## Task item
Output the material exactly, line by line.

## Information
`config.mk`:
```
export PLATFORM = sky130hd
export DESIGN_NAME = flash_host
export DESIGN_NICKNAME = d
export VERILOG_FILES = /design/src/design/flash_host_pkg.sv /design/src/design/axi_cmd_regs.sv /design/src/design/flash_host.sv /design/src/design/spi_byte_io.sv
export SDC_FILE = /design/constraint.sdc
export NUM_CORES = 1
export LEC_CHECK = 0
export BUFFER_PORTS_ARGS = -buffer_cell sky130_fd_sc_hd__buf_2
export CORE_MARGIN = 3
export CORE_UTILIZATION = 64
export DETAILED_ROUTE_END_ITERATION = 8
export PLACE_DENSITY = 0.85
export SYNTH_ARGS = -nofsm -noshare
export SYNTH_HDL_FRONTEND = slang
export SYNTH_SLANG_ARGS = --single-unit
```
`constraint.sdc`:
```
create_clock -name clock -period 7.75 [get_ports clock]
set_clock_uncertainty 0.2 [all_clocks]
set_input_delay 1.9375 -clock clock [delete_from_list [all_inputs] [get_ports clock]]
set_output_delay 1.9375 -clock clock [all_outputs]
set_load 0.05 [all_outputs]
```
`config.mk`:
```
export PLATFORM = sky130hd
export DESIGN_NAME = ers_bank
export DESIGN_NICKNAME = d
export VERILOG_FILES = /design/src/hdl/ers_pkg.sv /design/src/hdl/ers_record.sv /design/src/hdl/ers_bank.sv
export VERILOG_INCLUDE_DIRS = /design/src /design/src/hdl
export SDC_FILE = /design/constraint.sdc
export NUM_CORES = 1
export LEC_CHECK = 0
export BUFFER_PORTS_ARGS = -buffer_cell sky130_fd_sc_hd__buf_2
export CAP_MARGIN = 20
export CORE_MARGIN = 2
export CORE_UTILIZATION = 48
export DETAILED_ROUTE_END_ITERATION = 8
export PLACE_DENSITY = 0.87
export RECOVER_POWER = 50
export SETUP_SLACK_MARGIN = 0.02
export SKIP_CTS_REPAIR_TIMING = 1
export SLEW_MARGIN = 0
export SYNTH_ARGS = -nofsm -noshare
export SYNTH_HDL_FRONTEND = slang
export SYNTH_HIERARCHICAL = 1
export SYNTH_SLANG_ARGS = --single-unit
```
`constraint.sdc`:
```
create_clock -name mclk -period 3.1 [get_ports mclk]
set_input_delay 0.465 -clock mclk [delete_from_list [all_inputs] [get_ports mclk]]
set_output_delay 0.465 -clock mclk [all_outputs]
set_load 0.05 [all_outputs]
```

## Finished task
`config.mk`:
```
export PLATFORM = sky130hd
export DESIGN_NAME = flash_host
export DESIGN_NICKNAME = d
export VERILOG_FILES = /design/src/design/flash_host_pkg.sv /design/src/design/axi_cmd_regs.sv /design/src/design/flash_host.sv /design/src/design/spi_byte_io.sv
export SDC_FILE = /design/constraint.sdc
export NUM_CORES = 1
export LEC_CHECK = 0
export BUFFER_PORTS_ARGS = -buffer_cell sky130_fd_sc_hd__buf_2
export CORE_MARGIN = 3
export CORE_UTILIZATION = 64
export DETAILED_ROUTE_END_ITERATION = 8
export PLACE_DENSITY = 0.85
export SYNTH_ARGS = -nofsm -noshare
export SYNTH_HDL_FRONTEND = slang
export SYNTH_SLANG_ARGS = --single-unit
```
`constraint.sdc`:
```
create_clock -name clock -period 7.75 [get_ports clock]
set_clock_uncertainty 0.2 [all_clocks]
set_input_delay 1.9375 -clock clock [delete_from_list [all_inputs] [get_ports clock]]
set_output_delay 1.9375 -clock clock [all_outputs]
set_load 0.05 [all_outputs]
```
`config.mk`:
```
export PLATFORM = sky130hd
export DESIGN_NAME = ers_bank
export DESIGN_NICKNAME = d
export VERILOG_FILES = /design/src/hdl/ers_pkg.sv /design/src/hdl/ers_record.sv /design/src/hdl/ers_bank.sv
export VERILOG_INCLUDE_DIRS = /design/src /design/src/hdl
export SDC_FILE = /design/constraint.sdc
export NUM_CORES = 1
export LEC_CHECK = 0
export BUFFER_PORTS_ARGS = -buffer_cell sky130_fd_sc_hd__buf_2
export CAP_MARGIN = 20
export CORE_MARGIN = 2
export CORE_UTILIZATION = 48
export DETAILED_ROUTE_END_ITERATION = 8
export PLACE_DENSITY = 0.87
export RECOVER_POWER = 50
export SETUP_SLACK_MARGIN = 0.02
export SKIP_CTS_REPAIR_TIMING = 1
export SLEW_MARGIN = 0
export SYNTH_ARGS = -nofsm -noshare
export SYNTH_HDL_FRONTEND = slang
export SYNTH_HIERARCHICAL = 1
export SYNTH_SLANG_ARGS = --single-unit
```
`constraint.sdc`:
```
create_clock -name mclk -period 3.1 [get_ports mclk]
set_input_delay 0.465 -clock mclk [delete_from_list [all_inputs] [get_ports mclk]]
set_output_delay 0.465 -clock mclk [all_outputs]
set_load 0.05 [all_outputs]
```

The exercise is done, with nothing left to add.